January 22, 2010 02:52 pm | Updated 02:52 pm IST - Washington

Llamas are usually found in South America. Biologists have found that protein derived from these animals can detect the most deadly naturally occuring toxins. File photo

Llamas are usually found in South America. Biologists have found that protein derived from these animals can detect the most deadly naturally occuring toxins. File photo

Now, llamas can play an important role in the fight against terror, as scientists have developed a way to use the animal’s proteins that can detect botulinum neurotoxins (BoNTs) - the deadliest naturally occurring toxins that have potential to be used as bioweapons.

Scientists at Foundation for Biomedical Research (SFBR) in Texas claimed to have developed the BoNT-detecting substances or the antibodies - proteins made by the body to fight diseases - found in llamas.

The llama antibodies, called single domain antibodies (sdAb) or “nanobodies,” are molecularly flexible, unlike conventional antibodies, ScienceDaily reported.

“As such, sdAb may allow biosensors to be regenerable and used over and over without loss of activity. Also, for some types of BoNT, conventional antibodies are not generally available and we are filling this biosecurity gap,” said Andrew Hayhurst, lead researcher and a virologist at the SFBR.

“Since some sdAb have been shown to have inhibitory activity and can block toxin function, they may play a role as part of a future anti-botulism treatment,” Mr. Hayhurst wrote in his research paper, published in the journal PLoS ONE.

BoNTs, which are about 100 billion times more toxic than cyanide, directly hit the nervous system, resulting in paralysis that can be so severe as to require life support on a mechanical ventilator for weeks to months.

BoNTs are the only toxins in the federal Centers for Disease Control and Prevention’s (CDC) ‘category A’ list of potential bioterror threats alongside anthrax, Ebola virus and other infectious agents.

Countermeasures such as vaccines and therapeutics to prevent and treat botulism are extremely limited, and thus, the ability to detect these toxins in the environment is critically important, the researchers said.

In the study, a llama was immunized with harmless versions of seven types of BoNT, blood taken to provide antibody producing cells.

Using bioengineering techniques, the antibody genes were cloned and the resulting antibodies were tested for their ability to detect BoNT in a selection of drinks, including milk.
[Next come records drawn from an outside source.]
Source: an optimization exercise on an open RTL-to-GDS flow (aim: small area). Production flows keep margins and buffers that such runs may drop. RTL that was checked went through simulation tests only; none was proved equivalent to the original. No driver is modelled on the clock port, so clocking that relies on it looks cheaper here than on a real chip.

## run A
## QAM
module QAM(clk, rst, en, Din, IFout);
input clk, rst, en;
input Din;
output reg signed [17:0] IFout;
reg ce2;           
reg sm_ctrl;       
reg swap;          
reg [1:0] spc;     
reg sm_i, sm_q;    
reg [3:0] usi;     
reg [3:0] cnt;     
reg [8:0] sym_i, sym_q;  
reg [1:0] mix_cnt;
reg [15:0] acc;    
wire en0 = en & ce2;
wire en1 = sm_ctrl & ce2;
wire en2 = usi[3];
wire [1:0] sw = usi[1:0];
wire load = en2 & (sw == 2'd0);
wire neg = ~mix_cnt[1];                         
wire [8:0] s = mix_cnt[0] ? sym_i : sym_q;      
wire [8:0] x = s ^ {9{neg}};
wire [8:0] v;      
assign v[0] = cnt > 4'd0;
assign v[1] = cnt > 4'd1;
assign v[2] = cnt > 4'd2;
assign v[3] = cnt > 4'd3;
assign v[4] = cnt > 4'd4;
assign v[5] = cnt > 4'd5;
assign v[6] = cnt > 4'd6;
assign v[7] = cnt > 4'd7;
assign v[8] = cnt > 4'd8;
reg sg0; reg [15:0] ka0, kb0;    
always @(*) begin
  case (sw)
    2'd0: begin sg0 = 1'b1; ka0 = 16'd74; kb0 = 16'd148; end
    2'd1: begin sg0 = 1'b0; ka0 = 16'd0; kb0 = 16'd0; end
    2'd2: begin sg0 = 1'b0; ka0 = 16'd0; kb0 = 16'd0; end
    2'd3: begin sg0 = 1'b1; ka0 = 16'd168; kb0 = 16'd336; end
  endcase
end
wire wp0 = v[0] & ~(x[0] ^ sg0);
wire [15:0] t0 = ({16{wp0}} & kb0) | ({16{~v[0]}} & ka0);
reg sg1; reg [15:0] ka1, kb1;    
always @(*) begin
  case (sw)
    2'd0: begin sg1 = 1'b1; ka1 = 16'd276; kb1 = 16'd552; end
    2'd1: begin sg1 = 1'b0; ka1 = 16'd185; kb1 = 16'd370; end
    2'd2: begin sg1 = 1'b0; ka1 = 16'd267; kb1 = 16'd534; end
    2'd3: begin sg1 = 1'b0; ka1 = 16'd36; kb1 = 16'd72; end
  endcase
end
wire wp1 = v[1] & ~(x[1] ^ sg1);
wire [15:0] t1 = ({16{wp1}} & kb1) | ({16{~v[1]}} & ka1);
reg sg2; reg [15:0] ka2, kb2;    
always @(*) begin
  case (sw)
    2'd0: begin sg2 = 1'b0; ka2 = 16'd238; kb2 = 16'd476; end
    2'd1: begin sg2 = 1'b1; ka2 = 16'd233; kb2 = 16'd466; end
    2'd2: begin sg2 = 1'b0; ka2 = 16'd278; kb2 = 16'd556; end
    2'd3: begin sg2 = 1'b0; ka2 = 16'd713; kb2 = 16'd1426; end
  endcase
end
wire wp2 = v[2] & ~(x[2] ^ sg2);
wire [15:0] t2 = ({16{wp2}} & kb2) | ({16{~v[2]}} & ka2);
  ...
Size in the first run: roughly 22 I/O pins, roughly 5200 µm² of cells after synthesis.
export LEC_CHECK = 0
export ABC_AREA = 1
export CAP_MARGIN = 20
export CORE_MARGIN = 2
export CORE_UTILIZATION = 40
export GPL_TIMING_DRIVEN = 0
export SLEW_MARGIN = 20
create_clock -name core_clock -period 5.0 [get_ports {clk}]
standard.sh (not shown) runs the stock make flow with config.mk's settings and CLKGATE_MAP_FILE= SYNTH_SCRIPT=/design/flow/synth_recipe.tcl, a recipe that flattens the netlist after the stock synthesis.
==> flow/flow/run.sh <==
#!/bin/bash
# Layout flow: the standard ORFS flow (standard.sh) with two synthesis changes that keep
# the standard synthesis's registers, names and cell types:
#  - Yosys's generic synthesis runs without its intermediate ABC pass (SYNTH_ARGS=-noabc),
#    so the adder tree written in the RTL reaches full-adder extraction as written;
#  - the final ABC technology mapping uses an area-oriented script (flow/abc_area.script),
#    through a copy of ORFS's scripts folder that differs only in that file.
# Each ORFS step writes its own log under orfs/logs/; make's output goes to make.log here.
set -euo pipefail
rm -rf scripts_local
cp -r "$FLOW_HOME/scripts" scripts_local
cp flow/abc_area.script scripts_local/abc_area.script
bash standard.sh SYNTH_ARGS=-noabc SCRIPTS_DIR="$PWD/scripts_local" finish > make.log 2>&1
==> flow/flow/abc_area.script <==
strash
dch -f
map -D 1100
topo
stime -c
buffer -c
upsize -c -D 1100
dnsize -c -D 1100
The inputs of run B differ from those of run A as listed below.
==> flow/flow/abc_area.script <==
strash
dch -f
map -D 800
topo
stime -c
buffer -c
upsize -c -D 800
dnsize -c -D 800
==> comparison <==
Per the comparison of run B with run A, combined area of the multi-input logic cells decreased about 3.3%; multi-input combinational gate total increased 8.
Run A finished all stages; the layout is clean.
Run B went all the way through the flow, and no timing, DRC or antenna check failed.
Per the comparison of run B with run A, layout net count dropped 16, final worst-path cycle share dropped 1.2 points, total die area climbed 0.49%, post-route non-filler standard cell count dropped about 2%.
Taking run A as the reference point, the maximum frequency from static timing analysis of run B rises by about 1.2%.
Routed wire in run B totals more than in run A.
Input changes introduced in run C (baseline for comparison: run B):
==> flow/flow/run.sh <==
#!/bin/bash
# Layout flow: the standard ORFS flow (standard.sh), with Yosys's generic synthesis run
# without its intermediate ABC pass (SYNTH_ARGS=-noabc), so that the adder tree written in
# the RTL reaches full-adder extraction as written. Registers, their names and cell types
# are those of the standard synthesis. Each ORFS step writes its own log under
# orfs/logs/; make's own output goes to make.log in this folder.
set -euo pipefail
bash standard.sh SYNTH_ARGS=-noabc finish > make.log 2>&1
removed: flow/flow/abc_area.script
## What came out
Run C finished all stages; the layout is clean. Diff run B and run C: multi-input combinational cell area lower in run B. In run C, the multi-input logic cell count came out about 6.4% above the value in run B. Higher maximum frequency from static timing analysis was reported by run C, not run B. Against run B, run C reports a worst hold slack after final layout that is lower. The sum of met3 wire segment lengths after detailed routing reported for run C is smaller than that of run B by about 5%. Compared run C against run B; first-pass GRT wire length within noise. The run with more routed wire is run C, not run B. The effective utilization at floorplan on run C is in line with that on run B. Run C: layout clock buffer count 1 above run B.
No functional check of the RTL was part of any run of this note.

Another version of the RTL of QAM (not shown whole).
Size in the first run: ~520 cells after synthesis, roughly 51 flip-flops, about 5000 µm² of cells after synthesis.
==> flow/config.mk <==
export PLATFORM = sky130hd
export DESIGN_NAME = QAM
export DESIGN_NICKNAME = QAM
export VERILOG_FILES = /design/flow/design.v
export SDC_FILE = /design/flow/constraint.sdc
export NUM_CORES = 4
export LEC_CHECK = 0
export ABC_AREA = 1
export CAP_MARGIN = 20
export CORE_MARGIN = 2
export CORE_UTILIZATION = 40
export GPL_TIMING_DRIVEN = 0
export SLEW_MARGIN = 20
==> flow/constraint.sdc <==
create_clock -name core_clock -period 5.0 [get_ports {clk}]
set_input_delay 1.0000 -clock core_clock [delete_from_list [all_inputs] [get_ports {clk}]]
set_output_delay 1.0000 -clock core_clock [all_outputs]
set_load 0.01 [all_outputs]
==> flow/flow/run.sh <==
#!/bin/bash
# Layout flow: the standard ORFS flow (standard.sh) with these changes:
#  - Yosys's generic synthesis runs without its intermediate ABC pass (SYNTH_ARGS=-noabc),
#    so the adder tree written in the RTL reaches full-adder extraction as written;
#    registers, their names and cell types are those of the standard synthesis;
#  - the final ABC technology mapping uses an area-oriented script (flow/abc_area.script),
#    through a copy of ORFS's scripts folder that differs only in that file;
#  - after clock-tree synthesis, flow/post_cts.tcl delays the clock of the output register
#    (useful skew for the register-to-register paths into it), then runs the CTS step's
#    timing repair, which ORFS is told to skip (SKIP_CTS_REPAIR_TIMING=1);
#  - every input and output port still gets its own buffer, but the smallest one
#    (sky130_fd_sc_hd__buf_1); the resizer may still resize it.
# Each ORFS step writes its own log under orfs/logs/; make's output goes to make.log here.
set -euo pipefail
rm -rf scripts_local
cp -r "$FLOW_HOME/scripts" scripts_local
cp flow/abc_area.script scripts_local/abc_area.script
bash standard.sh SYNTH_ARGS=-noabc SCRIPTS_DIR="$PWD/scripts_local" SKIP_CTS_REPAIR_TIMING=1 \
  POST_CTS_TCL="$PWD/flow/post_cts.tcl" "BUFFER_PORTS_ARGS=-buffer_cell sky130_fd_sc_hd__buf_1" \
  "SKEW_CELLS=sky130_fd_sc_hd__clkdlybuf4s50_1 sky130_fd_sc_hd__clkdlybuf4s50_1 sky130_fd_sc_hd__clkbuf_8" finish > make.log 2>&1
==> flow/flow/abc_area.script <==
strash
dch -f
amap
topo
dnsize -c
==> flow/flow/post_cts.tcl <==
# Runs at the end of ORFS's CTS step (POST_CTS_TCL), which is told to skip its own timing
# repair (SKIP_CTS_REPAIR_TIMING=1); this script does that repair after the change below.
#
# Useful skew for the register-to-register paths into the output register acc (IFout):
# acc's clock pins are moved from the clock tree's leaf nets to one net that a delay cell
# and a clock buffer drive from the leaf net of acc[0]. Every path into acc comes from
# another register of the design; acc's outputs go only to the output ports, whose
# timing this makes harder, not easier. Inputs reach no acc data pin combinationally.
set block [ord::get_db_block]
set db [ord::get_db]
set accs {}
foreach inst [$block getInsts] {
  if {[string range [$inst getName] 0 3] eq "acc\\" && [$inst findITerm CLK] ne "NULL"} {
    lappend accs $inst
  }
}
puts "skew: [llength $accs] acc registers"
set first [lindex $accs 0]
set leaf [[$first findITerm CLK] getNet]
set sx 0; set sy 0
foreach inst $accs {
  lassign [$inst getLocation] x y
  set sx [expr {$sx + $x}]; set sy [expr {$sy + $y}]
}
set cx [expr {int($sx / [llength $accs])}]
set cy [expr {int($sy / [llength $accs])}]
set prev $leaf
set i 0
foreach cell $::env(SKEW_CELLS) {
  set master [$db findMaster $cell]
  set buf [odb::dbInst_create $block $master "skew_buf_$i"]
  set net [odb::dbNet_create $block "skew_net_$i"]
  $net setSigType CLOCK
  [$buf findITerm A] connect $prev
  [$buf findITerm X] connect $net
  $buf setLocation $cx $cy
  $buf setPlacementStatus PLACED
  set prev $net
  incr i
}
foreach inst $accs {
  set it [$inst findITerm CLK]
  $it disconnect
  $it connect $prev
}
set_propagated_clock [all_clocks]
estimate_parasitics -placement
set result [catch { detailed_placement } msg]
if { $result != 0 } { error "Detailed placement failed after skew: $msg" }
estimate_parasitics -placement
report_checks -path_delay max -group_path_count 1 -format end
repair_timing_helper
set result [catch { detailed_placement } msg]
if { $result != 0 } { error "Detailed placement failed after repair: $msg" }
check_placement -verbose
report_design_area
Change:
--- a/flow/flow/run.sh
+++ b/flow/flow/run.sh
@@ -8,7 +8,5 @@
 #  - after clock-tree synthesis, flow/post_cts.tcl delays the clock of the output register
 #    (useful skew for the register-to-register paths into it), then runs the CTS step's
-#    timing repair, which ORFS is told to skip (SKIP_CTS_REPAIR_TIMING=1);
-#  - every input and output port still gets its own buffer, but the smallest one
-#    (sky130_fd_sc_hd__buf_1); the resizer may still resize it.
+#    timing repair, which ORFS is told to skip (SKIP_CTS_REPAIR_TIMING=1).
 # Each ORFS step writes its own log under orfs/logs/; make's output goes to make.log here.
 set -euo pipefail
@@ -17,4 +15,4 @@
 cp flow/abc_area.script scripts_local/abc_area.script
 bash standard.sh SYNTH_ARGS=-noabc SCRIPTS_DIR="$PWD/scripts_local" SKIP_CTS_REPAIR_TIMING=1 \
-  POST_CTS_TCL="$PWD/flow/post_cts.tcl" "BUFFER_PORTS_ARGS=-buffer_cell sky130_fd_sc_hd__buf_1" \
+  POST_CTS_TCL="$PWD/flow/post_cts.tcl" \
   "SKEW_CELLS=sky130_fd_sc_hd__clkdlybuf4s50_1 sky130_fd_sc_hd__clkdlybuf4s50_1 sky130_fd_sc_hd__clkbuf_8" finish > make.log 2>&1
- CTS_BUF_LIST: not set -> sky130_fd_sc_hd__clkbuf_8
After rerunning: The changed run went through all stages and came out clean; via count is lower by 1.3%; final area is higher by 1.3%; fmax is higher by about 4.4%; area after synthesis stays the same; sequential share of layout area is lower by 0.28 points; global-route usage is higher by 0.74 points; worst setup slack gains 0.20 ns; worst hold slack gains 0.069 ns.
Change:
==> flow/flow/run.sh (replaced) <==
#!/bin/bash
# Layout flow: the standard ORFS flow (standard.sh) with these changes:
#  - Yosys's generic synthesis runs without its intermediate ABC pass (SYNTH_ARGS=-noabc),
#    so the adder tree written in the RTL reaches full-adder extraction as written;
#    registers, their names and cell types are those of the standard synthesis;
#  - after clock-tree synthesis, flow/post_cts.tcl delays the clock of the output register
#    (useful skew for the register-to-register paths into it), then runs the CTS step's
#    timing repair, which ORFS is told to skip (SKIP_CTS_REPAIR_TIMING=1).
# Each ORFS step writes its own log under orfs/logs/; make's output goes to make.log here.
set -euo pipefail
bash standard.sh SYNTH_ARGS=-noabc SKIP_CTS_REPAIR_TIMING=1 POST_CTS_TCL="$PWD/flow/post_cts.tcl" \
  "SKEW_CELLS=sky130_fd_sc_hd__clkdlybuf4s50_1 sky130_fd_sc_hd__clkbuf_8" finish > make.log 2>&1
- CTS_BUF_LIST: sky130_fd_sc_hd__clkbuf_8 -> not set
removed: flow/flow/abc_area.script
Worst hold slack is better by 0.26 ns.
Cell count rose by 22%.
Wire length rises by 15%.
Maximum frequency drops by 0.87%.
Flip-flop and latch count does not change.
Utilization fell by 1.7 points.
Setup slack loses 0.041 ns.
Design area rises by 9.2%.
Via count climbs by 11%.
Change:
==> flow/flow/run.sh (replaced) <==
#!/bin/bash
# Layout flow: the standard ORFS flow (standard.sh) with these changes:
#  - Yosys's generic synthesis runs without its intermediate ABC pass (SYNTH_ARGS=-noabc),
#    so the adder tree written in the RTL reaches full-adder extraction as written;
#    registers, their names and cell types are those of the standard synthesis;
#  - the final ABC technology mapping uses an area-oriented script (flow/abc_area.script),
#    through a copy of ORFS's scripts folder that differs only in that file;
#  - after clock-tree synthesis, flow/post_cts.tcl delays the clock of the output register
#    (useful skew for the register-to-register paths into it), then runs the CTS step's
#    timing repair, which ORFS is told to skip (SKIP_CTS_REPAIR_TIMING=1).
# Each ORFS step writes its own log under orfs/logs/; make's output goes to make.log here.
set -euo pipefail
rm -rf scripts_local
cp -r "$FLOW_HOME/scripts" scripts_local
cp flow/abc_area.script scripts_local/abc_area.script
bash standard.sh SYNTH_ARGS=-noabc SCRIPTS_DIR="$PWD/scripts_local" SKIP_CTS_REPAIR_TIMING=1 \
  POST_CTS_TCL="$PWD/flow/post_cts.tcl" \
  "SKEW_CELLS=sky130_fd_sc_hd__clkdlybuf4s50_1 sky130_fd_sc_hd__clkdlybuf4s50_1 sky130_fd_sc_hd__clkbuf_8" finish > make.log 2>&1
==> flow/flow/abc_area.script (new file) <==
strash
dch -f
amap
topo
dnsize -c
Result: Worst hold slack gets worse by 0.26 ns; routed wire length decreases by 13%; maximum frequency decreases by 0.35%; via count decreases by 9.5%; die area decreases by 9.3%; sequential share of layout area increases by 1.7 points.
Change:
--- a/flow/flow/run.sh
+++ b/flow/flow/run.sh
@@ -8,5 +8,7 @@
 #  - after clock-tree synthesis, flow/post_cts.tcl delays the clock of the output register
 #    (useful skew for the register-to-register paths into it), then runs the CTS step's
-#    timing repair, which ORFS is told to skip (SKIP_CTS_REPAIR_TIMING=1).
+#    timing repair, which ORFS is told to skip (SKIP_CTS_REPAIR_TIMING=1);
+#  - every input and output port still gets its own buffer, but the smallest one
+#    (sky130_fd_sc_hd__buf_1); the resizer may still resize it.
 # Each ORFS step writes its own log under orfs/logs/; make's output goes to make.log here.
 set -euo pipefail
@@ -15,4 +17,4 @@
 cp flow/abc_area.script scripts_local/abc_area.script
 bash standard.sh SYNTH_ARGS=-noabc SCRIPTS_DIR="$PWD/scripts_local" SKIP_CTS_REPAIR_TIMING=1 \
-  POST_CTS_TCL="$PWD/flow/post_cts.tcl" \
+  POST_CTS_TCL="$PWD/flow/post_cts.tcl" "BUFFER_PORTS_ARGS=-buffer_cell sky130_fd_sc_hd__buf_1" \
   "SKEW_CELLS=sky130_fd_sc_hd__clkdlybuf4s50_1 sky130_fd_sc_hd__clkdlybuf4s50_1 sky130_fd_sc_hd__clkbuf_8" finish > make.log 2>&1
- CTS_BUF_LIST: not set -> sky130_fd_sc_hd__clkbuf_8
After rerunning: The changed run passed the timing, DRC and antenna checks; synthesized area is unchanged; fmax came out lower slightly; die area stays the same; sequential share of layout area came out higher by 0.73 points; cell area came out lower by a few percent.
Change:
--- a/flow/flow/run.sh
+++ b/flow/flow/run.sh
@@ -8,7 +8,5 @@
 #  - after clock-tree synthesis, flow/post_cts.tcl delays the clock of the output register
 #    (useful skew for the register-to-register paths into it), then runs the CTS step's
-#    timing repair, which ORFS is told to skip (SKIP_CTS_REPAIR_TIMING=1);
-#  - every input and output port still gets its own buffer, but the smallest one
-#    (sky130_fd_sc_hd__buf_1); the resizer may still resize it.
+#    timing repair, which ORFS is told to skip (SKIP_CTS_REPAIR_TIMING=1).
 # Each ORFS step writes its own log under orfs/logs/; make's output goes to make.log here.
 set -euo pipefail
@@ -17,4 +15,4 @@
 cp flow/abc_area.script scripts_local/abc_area.script
 bash standard.sh SYNTH_ARGS=-noabc SCRIPTS_DIR="$PWD/scripts_local" SKIP_CTS_REPAIR_TIMING=1 \
-  POST_CTS_TCL="$PWD/flow/post_cts.tcl" "BUFFER_PORTS_ARGS=-buffer_cell sky130_fd_sc_hd__buf_1" \
-  "SKEW_CELLS=sky130_fd_sc_hd__clkdlybuf4s50_1 sky130_fd_sc_hd__clkdlybuf4s50_1 sky130_fd_sc_hd__clkbuf_8" finish > make.log 2>&1
+  POST_CTS_TCL="$PWD/flow/post_cts.tcl" \
+  "SKEW_CELLS=sky130_fd_sc_hd__clkdlybuf4s50_1 sky130_fd_sc_hd__clkbuf_8" finish > make.log 2>&1
- CTS_BUF_LIST: sky130_fd_sc_hd__clkbuf_8 -> not set
Effect: Setup slack loses 0.045 ns; wire length is higher by 5.3%; global-route usage grows by 1.0 points; maximum frequency fell by 0.95%; synthesized cell count is unchanged; cell area came out higher by 5.8%; first-iteration DRC count went down by 13%.

[afterwards: timing with drivers on the ports]
How much do the figures lean on ideal ports? The routed layouts below were timed once more, with nothing changed but the port constraints. Step 1: set_driving_cell puts a clkbuf_16 on clk and a buf_2 on each other input, an assumption about the parent block. Step 2, shift: input delay + t, output delay - t, t = (earliest + latest rising clock arrival at the registers) / 2. This alone moves slack from input paths to output paths. Slacks: ideal / step 1 / step 2; pairs: ideal / step 1.
run | t (ns) | slack for setup (ns) | hold WS [ns] | clock arrival spread, ns
run A | 0.347 | 0.119 / 0.119 / 0.119 | 0.467 / 0.467 / 0.467 | 0.007 / 0.007
run B | 0.348 | 0.178 / 0.178 / 0.178 | 0.476 / 0.476 / 0.476 | 0.014 / 0.014
run C | 0.339 | 0.204 / 0.204 / 0.204 | 0.470 / 0.470 / 0.470 | 0.004 / 0.004
the first run of note 2 | 0.916 | 0.172 / 0.172 / 0.172 | 0.004 / -0.015 / 0.067 | 1.152 / 1.151
the second run of note 2 | 0.944 | 0.375 / 0.375 / 0.375 | 0.072 / 0.072 / 0.072 | 1.177 / 1.177
the third run of note 2 | 0.688 | 0.334 / 0.334 / 0.334 | 0.337 / 0.334 / 0.337 | 0.715 / 0.715
the fourth run of note 2 | 0.926 | 0.318 / 0.318 / 0.318 | 0.073 / 0.073 / 0.073 | 1.185 / 1.185
the fifth run of note 2 | 0.942 | 0.302 / 0.302 / 0.302 | 0.057 / 0.057 / 0.057 | 1.180 / 1.181
the sixth run of note 2 | 0.682 | 0.257 / 0.257 / 0.257 | 0.258 / 0.243 / 0.409 | 0.698 / 0.697
Clock arrivals are far apart in 6 of these runs, so t is only a midpoint there and step 2 fits no single register.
Mr. Hayhurst and his team are continuing to study the molecular interactions of the llama antibodies to find out why they are so specific and why some of them inhibit toxins.

“We not only aim to use the antibodies in BoNT detection tests, but also to understand how they bind and inhibit these fascinating molecules,” Mr. Hayhurst said.

“We are also striving to improve our test by making it more sensitive that one day it may be able to detect much smaller amount of toxins found in patients’ blood.”